Only lines holding "nothing" are wanted; copy each of them from the records below.

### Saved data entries
-- -- --

===== src/design/sfcfe_params.svh =====
// Overview of operation
// - top-boot protect_level maps to none, top 4..64 KB, upper half, or all.
// - pause never aborts a status-write, program or wipe cycle under way.
// - pause starts only while selected, on pause_n falling with clock low.
// - pause ends on pause_n rising while the serial clock is low.
// - a pause_n edge with clock high takes effect when clock next goes low.
// - while paused, output floats; input and clock are ignored, state kept.
// - deselect during pause resets command logic and drops the sequence.
// - everything shifts MSB first; input captured on rising clock edges.
// - reads, status reads and wake-with-id return data until deselect.
// - write-type commands and sleep run only on whole-byte clock counts; wake and 3Ah do not need them.
// - incomplete page write byte means no operation, write_latch kept.
// - page write needs three address bytes and at least one data byte.
// - block wipe needs exactly 24 address bits, otherwise ignored.
// - wake command is ignored without its minimum byte count.
// - array commands are ignored while an internal cycle runs.
// - 03h reads with three address bytes, 0Bh adds one dummy byte.
// - 02h page write, D8h block wipe with address, C7h whole wipe.
// - 06h sets latch, 04h clears, 05h status read, 01h status write.
// - B9h sleep, ABh wake with three dummies then id, 3Ah one-time area.
// - 90h two dummies and selector then maker/device; 9Fh maker and 16-bit id.
// - works with clock idling low or high, modes 0 and 3.
// - each output bit is driven on the falling serial clock edge.
// - in sleep only the wake command is honoured.
`ifndef SFCFE_PARAMS_SVH
`define SFCFE_PARAMS_SVH

`define SFCFE_OP_READ 8'h03
`define SFCFE_OP_FAST_READ 8'h0B
`define SFCFE_OP_PAGE_WRITE 8'h02
`define SFCFE_OP_BLOCK_WIPE 8'hD8
`define SFCFE_OP_ARRAY_WIPE 8'hC7
`define SFCFE_OP_SET_LATCH 8'h06
`define SFCFE_OP_CLEAR_LATCH 8'h04
`define SFCFE_OP_STATUS_READ 8'h05
`define SFCFE_OP_STATUS_WRITE 8'h01
`define SFCFE_OP_SLEEP 8'hB9
`define SFCFE_OP_WAKE 8'hAB
`define SFCFE_OP_ONE_TIME 8'h3A
`define SFCFE_OP_MAKER_DEV 8'h90
`define SFCFE_OP_IDENT 8'h9F

// byte counts, opcode included
`define SFCFE_ADDR_LAST_IDX 3
`define SFCFE_SWR_BYTES 2
`define SFCFE_WIPE_BYTES 4
`define SFCFE_PAGE_MIN_BYTES 5
`define SFCFE_WAKE_MIN_BYTES 1

// status byte field positions
`define SFCFE_ST_LOCK 7
`define SFCFE_ST_LEVEL_HI 4
`define SFCFE_ST_LEVEL_LO 2

// top-boot protected range start per protect_level
`define SFCFE_PROT_BASE_1 24'h3FF000
`define SFCFE_PROT_BASE_2 24'h3FE000
`define SFCFE_PROT_BASE_3 24'h3FC000
`define SFCFE_PROT_BASE_4 24'h3F8000
`define SFCFE_PROT_BASE_5 24'h3F0000
`define SFCFE_PROT_BASE_6 24'h200000
`define SFCFE_PROT_BASE_7 24'h000000

// reset values
`define SFCFE_LEVEL_RST 3'h0
`define SFCFE_LOCK_RST 1'h0

`endif


===== src/design/sfcfe_pkg.sv =====
package sfcfe_pkg;
	typedef enum logic [0:0]
	{
		SFCFE_SHIFT_IN = 1'b0,
		SFCFE_SHIFT_OUT = 1'b1
	} sfcfe_phase_t;
	typedef logic [7:0] sfcfe_byte_t;
	typedef logic [23:0] sfcfe_addr_t;
	typedef logic [2:0] sfcfe_level_t;
endpackage


===== src/design/sfcfe_prot_if.sv =====
`timescale 1ns/1ps
`default_nettype none
interface sfcfe_prot_if;
	import sfcfe_pkg::*;
	sfcfe_level_t protect_level;
	sfcfe_addr_t addr;
	logic is_protected;
	modport lookup (input protect_level, input addr, output is_protected);
	modport user (output protect_level, output addr, input is_protected);
endinterface
`default_nettype wire


===== src/design/sfcfe_protect_map.sv =====
`timescale 1ns/1ps
`default_nettype none
`include "sfcfe_params.svh"
module sfcfe_protect_map
	import sfcfe_pkg::*;
(
	sfcfe_prot_if.lookup prot
);
	////////////////////////////////////////////////////////////////
	// lowest protected address per level
	function automatic sfcfe_addr_t base_of(input sfcfe_level_t lvl);
		case (lvl)
			3'h1: base_of = `SFCFE_PROT_BASE_1;
			3'h2: base_of = `SFCFE_PROT_BASE_2;
			3'h3: base_of = `SFCFE_PROT_BASE_3;
			3'h4: base_of = `SFCFE_PROT_BASE_4;
			3'h5: base_of = `SFCFE_PROT_BASE_5;
			3'h6: base_of = `SFCFE_PROT_BASE_6;
			default: base_of = `SFCFE_PROT_BASE_7;
		endcase
	endfunction

	// level zero guards nothing, others guard from base to the top
	assign prot.is_protected = (prot.protect_level != 3'h0) &&
		(prot.addr >= base_of(prot.protect_level));
endmodule
`default_nettype wire


===== src/design/sfcfe_front_end.sv =====
`timescale 1ns/1ps
`default_nettype none
`include "sfcfe_params.svh"
module sfcfe_front_end
	import sfcfe_pkg::*;
#(
	parameter int CNT_W = 13,
	parameter logic [7:0] MAKER_ID = 8'h5A, // arbitrary value
	parameter logic [7:0] DEVICE_ID = 8'hA5, // arbitrary value
	parameter logic [15:0] IDENT16 = 16'h1234 // arbitrary value
)
(
	input wire logic clk,
	input wire logic reset,
	input wire logic sclk,
	input wire logic select_n,
	input wire logic pause_n,
	input wire logic serial_in,
	output logic serial_out,
	output logic serial_out_oe_n,
	input wire logic cycle_busy,
	input wire logic [7:0] array_data,
	output logic [23:0] array_addr,
	output logic [23:0] command_addr,
	output logic page_byte_valid,
	output logic [7:0] page_byte,
	output logic [23:0] page_byte_addr,
	output logic page_write_start,
	output logic block_wipe_start,
	output logic array_wipe_start,
	output logic status_write_start,
	output logic write_latch,
	output logic [2:0] protect_level,
	output logic status_lock,
	output logic one_time_mode,
	output logic sleeping,
	output logic paused
);
	localparam int IW = CNT_W - 3;

	////////////////////////////////////////////////////////////////
	// pin synchronisers, third stage only for edge finding
	logic sclk_m, sclk_s, sclk_d;
	logic sel_m, sel_s, sel_d;
	logic pause_m, pause_s;
	logic si_m, si_s;

	always_ff @(posedge clk)
	begin
		if (reset)
		begin
			{sclk_m, sclk_s, sclk_d} <= 3'h0;
			{sel_m, sel_s, sel_d} <= 3'h7;
			{pause_m, pause_s} <= 2'h3;
			{si_m, si_s} <= 2'h0;
		end
		else
		begin
			{sclk_m, sclk_s, sclk_d} <= {sclk, sclk_m, sclk_s};
			{sel_m, sel_s, sel_d} <= {select_n, sel_m, sel_s};
			{pause_m, pause_s} <= {pause_n, pause_m};
			{si_m, si_s} <= {serial_in, si_m};
		end
	end

	logic sclk_rise, sclk_fall, sel_rise, active, shift_rise, shift_fall;
	// only edges count, so either idle level of the clock works
	assign sclk_rise = sclk_s & ~sclk_d;
	assign sclk_fall = ~sclk_s & sclk_d;
	assign sel_rise = sel_s & ~sel_d;
	assign active = ~sel_s & ~paused;
	assign shift_rise = sclk_rise & active;
	assign shift_fall = sclk_fall & active;

	////////////////////////////////////////////////////////////////
	// pause follows pause_n only while selected and clock is low
	always_ff @(posedge clk)
	begin
		if (reset)
			paused <= 1'b0;
		else if (sel_s)
			paused <= 1'b0;
		else if (!sclk_s)
			paused <= ~pause_s;
	end

	////////////////////////////////////////////////////////////////
	// clock count and input shifter
	logic [CNT_W-1:0] bit_count;
	logic [7:0] in_shift;
	logic [IW-1:0] cur_idx;
	logic byte_done;
	sfcfe_byte_t in_byte, opcode, op_now, sw_data;
	assign cur_idx = bit_count[CNT_W-1:3];
	assign byte_done = shift_rise & (bit_count[2:0] == 3'h7);
	assign in_byte = {in_shift[6:0], si_s};
	assign op_now = (cur_idx == IW'(0)) ? in_byte : opcode;

	always_ff @(posedge clk)
	begin
		if (reset || sel_s)
			bit_count <= '0;
		else if (shift_rise && (bit_count != '1))
			bit_count <= bit_count + 1'b1;
	end

	// msb first, captured on rising edges
	always_ff @(posedge clk)
	begin
		if (reset)
			in_shift <= 8'h00;
		else if (shift_rise)
			in_shift <= in_byte;
	end

	// opcode and status-write data byte
	always_ff @(posedge clk)
	begin
		if (reset)
		begin
			opcode <= 8'h00;
			sw_data <= 8'h00;
		end
		else if (byte_done && (cur_idx == IW'(0)))
			opcode <= in_byte;
		else if (byte_done && (cur_idx == IW'(1)))
			sw_data <= in_byte;
	end

	////////////////////////////////////////////////////////////////
	// command qualification
	function automatic logic [2:0] out_start(input sfcfe_byte_t op);
		case (op)
			`SFCFE_OP_STATUS_READ, `SFCFE_OP_IDENT: out_start = 3'h1;
			`SFCFE_OP_READ, `SFCFE_OP_MAKER_DEV, `SFCFE_OP_WAKE: out_start = 3'h4;
			`SFCFE_OP_FAST_READ: out_start = 3'h5;
			default: out_start = 3'h0;
		endcase
	endfunction

	function automatic logic is_array_op(input sfcfe_byte_t op);
		is_array_op = (op == `SFCFE_OP_READ) || (op == `SFCFE_OP_FAST_READ) ||
			(op == `SFCFE_OP_PAGE_WRITE) || (op == `SFCFE_OP_BLOCK_WIPE) ||
			(op == `SFCFE_OP_ARRAY_WIPE) || (op == `SFCFE_OP_STATUS_WRITE);
	endfunction

	// sleep admits only wake; a running cycle blocks array access
	function automatic logic allowed(input sfcfe_byte_t op, input logic slp, input logic bsy);
		allowed = !(slp && (op != `SFCFE_OP_WAKE)) && !(bsy && is_array_op(op));
	endfunction

	////////////////////////////////////////////////////////////////
	// address: captured, bumped per read byte or per page byte
	sfcfe_addr_t addr, start_addr;
	sfcfe_phase_t phase;
	logic [2:0] out_bit;
	logic [1:0] out_sel;
	logic drive, alt_first;
	logic out_wrap;
	assign out_wrap = shift_fall && (phase == SFCFE_SHIFT_OUT) && (out_bit == 3'h7);

	always_ff @(posedge clk)
	begin
		if (reset)
			addr <= 24'h000000;
		else if (byte_done && (cur_idx >= IW'(1)) && (cur_idx <= IW'(`SFCFE_ADDR_LAST_IDX)))
			addr <= {addr[15:0], in_byte};
		else if (byte_done && (cur_idx > IW'(`SFCFE_ADDR_LAST_IDX)) && (opcode == `SFCFE_OP_PAGE_WRITE))
			addr[7:0] <= addr[7:0] + 8'h01; // stays inside the page
		else if (out_wrap && ((opcode == `SFCFE_OP_READ) || (opcode == `SFCFE_OP_FAST_READ)))
			addr <= addr + 24'h000001;
	end

	always_ff @(posedge clk)
	begin
		if (reset)
			start_addr <= 24'h000000;
		else if (byte_done && (cur_idx == IW'(`SFCFE_ADDR_LAST_IDX)))
			start_addr <= {addr[15:0], in_byte};
	end

	// selector byte of the maker/device read picks the first byte
	always_ff @(posedge clk)
	begin
		if (reset)
			alt_first <= 1'b0;
		else if (byte_done && (cur_idx == IW'(`SFCFE_ADDR_LAST_IDX)))
			alt_first <= in_byte[0];
	end

	////////////////////////////////////////////////////////////////
	// frame phase: input shifting, then output after the header
	always_ff @(posedge clk)
	begin
		if (reset || sel_s)
			phase <= SFCFE_SHIFT_IN;
		else
		begin
			case (phase)
				SFCFE_SHIFT_IN:
					if (byte_done && (out_start(op_now) != 3'h0) &&
						(cur_idx == IW'(out_start(op_now) - 3'h1)) &&
						allowed(op_now, sleeping, cycle_busy))
						phase <= SFCFE_SHIFT_OUT;
				SFCFE_SHIFT_OUT:
					phase <= SFCFE_SHIFT_OUT;
				default:
					phase <= SFCFE_SHIFT_IN;
			endcase
		end
	end

	// output byte source
	sfcfe_byte_t status_byte, out_src;
	logic [7:0] out_shift;
	assign status_byte = {status_lock, 2'b00, protect_level, write_latch, cycle_busy};

	always_comb
	begin
		case (opcode)
			`SFCFE_OP_STATUS_READ: out_src = status_byte;
			`SFCFE_OP_READ, `SFCFE_OP_FAST_READ: out_src = array_data;
			`SFCFE_OP_IDENT: out_src = (out_sel == 2'h0) ? MAKER_ID :
				(out_sel == 2'h1) ? IDENT16[15:8] : IDENT16[7:0];
			`SFCFE_OP_MAKER_DEV: out_src = (out_sel[0] ^ alt_first) ? DEVICE_ID : MAKER_ID;
			default: out_src = DEVICE_ID;
		endcase
	end

	// output bits move on falling edges, msb first
	always_ff @(posedge clk)
	begin
		if (reset)
		begin
			serial_out <= 1'b0;
			out_shift <= 8'h00;
		end
		else if (shift_fall && (phase == SFCFE_SHIFT_OUT))
		begin
			if (out_bit == 3'h0)
			begin
				serial_out <= out_src[7];
				out_shift <= {out_src[6:0], 1'b0};
			end
			else
			begin
				serial_out <= out_shift[7];
				out_shift <= {out_shift[6:0], 1'b0};
			end
		end
	end

	// bit and byte counters of the output stream, reset by deselect
	always_ff @(posedge clk)
	begin
		if (reset || sel_s || (phase == SFCFE_SHIFT_IN))
		begin
			out_bit <= 3'h0;
			out_sel <= 2'h0;
			drive <= 1'b0;
		end
		else if (shift_fall)
		begin
			out_bit <= out_bit + 3'h1;
			drive <= 1'b1;
			if (out_wrap)
				out_sel <= ((opcode == `SFCFE_OP_IDENT) && (out_sel == 2'h2)) ?
					2'h0 : out_sel + 2'h1;
		end
	end

	// floats when not selected, paused or not yet sending
	assign serial_out_oe_n = ~(drive & active);

	////////////////////////////////////////////////////////////////
	// execution at deselect; a paused deselect executes nothing
	logic exec_ok, end_ok;
	logic [IW-1:0] nbytes;
	logic do_setl, do_clrl, do_swr, do_page, do_wipe, do_chip, do_sleep, do_wake, do_otp;
	sfcfe_prot_if prot ();
	assign end_ok = sel_rise & ~paused;
	assign exec_ok = end_ok & (bit_count[2:0] == 3'h0);
	assign nbytes = cur_idx;
	assign do_setl = exec_ok && !sleeping && (opcode == `SFCFE_OP_SET_LATCH) && (nbytes != 0);
	assign do_clrl = exec_ok && !sleeping && (opcode == `SFCFE_OP_CLEAR_LATCH) && (nbytes != 0);
	assign do_swr = exec_ok && allowed(opcode, sleeping, cycle_busy) && write_latch &&
		(opcode == `SFCFE_OP_STATUS_WRITE) && (nbytes >= IW'(`SFCFE_SWR_BYTES));
	assign do_page = exec_ok && allowed(opcode, sleeping, cycle_busy) && write_latch &&
		(opcode == `SFCFE_OP_PAGE_WRITE) && (nbytes >= IW'(`SFCFE_PAGE_MIN_BYTES)) &&
		!prot.is_protected;
	assign do_wipe = exec_ok && allowed(opcode, sleeping, cycle_busy) && write_latch &&
		(opcode == `SFCFE_OP_BLOCK_WIPE) && (nbytes == IW'(`SFCFE_WIPE_BYTES)) &&
		!prot.is_protected;
	assign do_chip = exec_ok && allowed(opcode, sleeping, cycle_busy) && write_latch &&
		(opcode == `SFCFE_OP_ARRAY_WIPE) && (nbytes == IW'(1)) && (protect_level == 3'h0);
	assign do_sleep = exec_ok && !sleeping && (opcode == `SFCFE_OP_SLEEP) && (nbytes != 0);
	assign do_wake = end_ok && sleeping && (opcode == `SFCFE_OP_WAKE) &&
		(nbytes >= IW'(`SFCFE_WAKE_MIN_BYTES));
	assign do_otp = end_ok && !sleeping && (opcode == `SFCFE_OP_ONE_TIME) && (nbytes != 0);

	assign prot.protect_level = protect_level;
	assign prot.addr = start_addr;

	sfcfe_protect_map u_map
	(
		.prot(prot)
	);

	// write latch: set by command, cleared by clear and by accepted writes
	always_ff @(posedge clk)
	begin
		if (reset)
			write_latch <= 1'b0;
		else if (do_setl)
			write_latch <= 1'b1;
		else if (do_clrl || do_swr || do_page || do_wipe || do_chip)
			write_latch <= 1'b0;
	end

	// status fields; in one-time mode the write only sets the lock
	always_ff @(posedge clk)
	begin
		if (reset)
		begin
			protect_level <= `SFCFE_LEVEL_RST;
			status_lock <= `SFCFE_LOCK_RST;
		end
		else if (do_swr && one_time_mode)
			status_lock <= 1'b1;
		else if (do_swr)
		begin
			protect_level <= sw_data[`SFCFE_ST_LEVEL_HI:`SFCFE_ST_LEVEL_LO];
			status_lock <= sw_data[`SFCFE_ST_LOCK];
		end
	end

	// sleep and one-time modes
	always_ff @(posedge clk)
	begin
		if (reset)
		begin
			sleeping <= 1'b0;
			one_time_mode <= 1'b0;
		end
		else
		begin
			if (do_sleep)
				sleeping <= 1'b1;
			else if (do_wake)
				sleeping <= 1'b0;
			if (do_otp)
				one_time_mode <= 1'b1;
			else if (do_clrl)
				one_time_mode <= 1'b0;
		end
	end

	// start pulses; nothing here ever cancels a running cycle
	always_ff @(posedge clk)
	begin
		if (reset)
		begin
			{page_write_start, block_wipe_start, array_wipe_start, status_write_start} <= 4'h0;
			command_addr <= 24'h000000;
		end
		else
		begin
			{page_write_start, block_wipe_start, array_wipe_start, status_write_start} <=
				{do_page, do_wipe, do_chip, do_swr};
			command_addr <= start_addr;
		end
	end

	// page data bytes as they complete
	always_ff @(posedge clk)
	begin
		if (reset)
		begin
			page_byte_valid <= 1'b0;
			page_byte <= 8'h00;
			page_byte_addr <= 24'h000000;
		end
		else
		begin
			page_byte_valid <= byte_done && (cur_idx > IW'(`SFCFE_ADDR_LAST_IDX)) &&
				(opcode == `SFCFE_OP_PAGE_WRITE) && write_latch &&
				allowed(opcode, sleeping, cycle_busy);
			page_byte <= in_byte;
			page_byte_addr <= addr;
		end
	end

	assign array_addr = addr;
endmodule
`default_nettype wire


===== config.mk =====
export PLATFORM = sky130hd
export DESIGN_NAME = sfcfe_front_end
export DESIGN_NICKNAME = d
export VERILOG_FILES = /design/src/design/sfcfe_pkg.sv /design/src/design/sfcfe_prot_if.sv /design/src/design/sfcfe_protect_map.sv /design/src/design/sfcfe_front_end.sv
export VERILOG_INCLUDE_DIRS = /design/src /design/src/design
export SDC_FILE = /design/constraint.sdc
export NUM_CORES = 1
export LEC_CHECK = 0
export BUFFER_PORTS_ARGS = -buffer_cell sky130_fd_sc_hd__buf_2
export CAP_MARGIN = 30
export CELL_PAD_IN_SITES_DETAIL_PLACEMENT = 1
export CELL_PAD_IN_SITES_GLOBAL_PLACEMENT = 1
export CORE_MARGIN = 2
export CORE_UTILIZATION = 44
export CTS_BUF_LIST = sky130_fd_sc_hd__clkbuf_2 sky130_fd_sc_hd__clkbuf_4 sky130_fd_sc_hd__clkbuf_8
export DETAILED_ROUTE_END_ITERATION = 6
export PLACE_DENSITY_LB_ADDON = 0.1
export SLEW_MARGIN = 40
export SYNTH_ARGS = -nofsm -noshare
export SYNTH_HDL_FRONTEND = slang
export SYNTH_HIERARCHICAL = 1
export SYNTH_SLANG_ARGS = --single-unit

===== constraint.sdc =====
create_clock -name clk -period 3.8 [get_ports clk]
set_input_delay 0.38 -clock clk [delete_from_list [all_inputs] [get_ports clk]]
set_output_delay 0.38 -clock clk [all_outputs]
set_load 0.02 [all_outputs]

==> impl_results.md <==
- Top-area cell type share of the netlist area: 46.2%
- Remaining Overflow, GRT: 0
- Hold Vio Cnt, Final: 0
- Drt first pass iters: 5
- Cell area after synthesis: 0.00753 sq mm
- Setup TNS: 0 ns
- Horiz. Die Dim: 135 microns
- Wire per inst: 18.3 microns
- CP Launch Type: flop
- DRT iter0 DRCs: 327
- Minimum clock period: 3.31 ns
- Flop2flop setup slack: 0.49 ns
- Resized Gates After CTS: 0
- CTS tree: done
- Clk root buf: clkbuf_8
- Worst hold-check path type: in2reg
- Die height: 135 microns
- EDFF count, synth: 0
- Skew final: 0.0126 ns
- CTS hold repair buffers: 0
- Clock latency on the worst-skew pair: 0.48 ns
- Crit path capture type: flop
- Synth Area in Compound Gates: 11.3%
- Critical Path AT: 3.69 ns
- Yosys warning count: 6
- Least-Margin Pin Slew: 0.784 ns
- Post-Synth Adder-Cell Area: 2.99%
- CTS buffer count: 17
- RSZ-0062 raised after global routing: false
- Max cap viols: 0
- Lkg Pwr: 3.45 nW
- DP Wirelength: 15700 microns
- Portion of netlist area occupied by mux cells: 1.86%
- Critical Path Most Common Cell: or4_1
- R2r startpoint: opcode[4]
- Largest family of logic cells by synthesized area: simple AND/OR/NAND/NOR gates
- Post-route cell area: 0.00871 sq mm
- GRT Util Overall: 24.6%
- Dominant cells by area after synthesis: dfxtp_1 (46%), nand2_1 (5.4%), nor2b_1 (5.4%)
- PwrDens: 386 mW/mm^2
- Tot Pwr: 3.36 mW
- Die area: 0.0182 sq mm
- CTS H-tree lvls: 4
- Final antenna-violating net count: 0
- Post-CTS setup-driven buffer insertion count: 0
- Hold Startpoint: pause_n
- Pin count of the biggest net entering global routing: 86
- Layout area overhead: 15.6%
- Post-Syn Nets: 912
- VDD IR-drop max: 0.227 mV
- Share of layout cells above drive strength 1: 17.5%
- Synth Area per Inst: 8.57 sq um
- Final Net Count: 995
- Worst path cell trace: or4_1, a21oi_1, o21ai_1, nor2_1, nor2_1, ha_1, xnor2_1, or4_1, or4_1, o41ai_2
- Post-synthesis sequential area ratio: 46.2%
- Final period util: 87.0%
- Vias per std cell: 5.61
- IO Pins: 110
- Simple-Gate Fraction of Synth Area: 30.0%
- Fmax: 302 MHz
- Rows: 47
- Routed wire length: 21900 microns
- Initial core utilization: 45.3%
- Dpl cell area: 0.00825 sq mm
- CP max stage cell: or4_1
- Slew margin rel.: 47.3%
- Hold path depth: 2
- Fin. max-slew vios: 0
- Setup Viol. Count Final: 0
- R2R Path End: phase
- Unique cell type count in the Yosys netlist: 60
- WS Path Type: reg2reg
- Worst Path Required: 4.18 ns
- IO buf count: 109
- Via Count: 6706
- Worst setup margin: 0.493 ns
- First-pass GRT wire length: 35300 microns
- XOR/XNOR Fraction of Synth Area: 4.18%
- Place WS: 0.499 ns
- Cell taking the most area after synthesis: dfxtp_1
- Synth Instances: 879
- CP peak stage delay: 0.73 ns
- Family with the most delay on the worst path: simple AND/OR/NAND/NOR gates
- Final core utilization: 52.3%
- Initial antenna violation count: 0
- Register bit total from synthesis: 174
- Crit-path max FO: 13
- Async set-or-reset flop fraction in the synthesized netlist: 0%
- R2R depth: 10
- # clock sinks: 174
- Hold Path Sink: pause_m
- Placer Congestion: 0.893
- Max clock buf depth: 2
- Status: completed
- Most used flip-flop cell after synthesis: dfxtp_1
- Crit path buf inv count: 0
- DR DRC count: 0
- CTS clock-pin slew for the worst setup and hold paths: 0.10 ns
- Diode count: 0
- Vias in the first global route: 6695
- Core box area: 0.0166 sq mm
-- power breakdown --
part	internal, mW	leakage, nW	switching, mW
clock	0.739	0.220	0.742
combinational	0.0132	1.83	0.0358
sequential	1.83	1.40	0.00448
-- through the flow --
stage / hold slack, ns / std cells
after floorplan: 0.389 / 879
after global placement: 0.393 / 1163
after detailed placement: 0.400 / 1163
after CTS: 0.0509 / 1195
after global routing: 0.0656 / 1195
final: 0.0765 / 1195
-- registers in the layout, summed over array words and instances, names as in the netlist, 2 cells and up --
register / cells
opcode: 8
page_byte: 8
array_addr: 24
out_bit: 3
bit_count: 13
protect_level: 3
page_byte_addr: 24
out_sel: 2
in_shift: 7
out_shift: 7
command_addr: 24
prot.addr: 24
sw_data: 4
-- cells by family (layout without fill, tap and decap cells) --
kind of cell,after synthesis,count (layout)
AO/OA/AOI/OAI,137,137
AND/OR/NAND/NOR,430,430
adder cells (fa/ha/maj),18,18
multiplexers,14,14
buffers and inverters,70,166
XOR/XNOR,36,36
flip-flops,174,174
-- routing by layer --
layer | vias to the layer above | track usage [%] | wire (microns)
li1 | 3220 | - | -
met2 | 136 | 44.2 | 11300
met4 | 0 | 8.19 | 427
met5 | - | 0 | 0
met3 | 32 | 3.87 | 727
met1 | 3318 | 29.9 | 9430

-- -- --

### Task answer
	// level zero guards nothing, others guard from base to the top
	// execution at deselect; a paused deselect executes nothing
	// start pulses; nothing here ever cancels a running cycle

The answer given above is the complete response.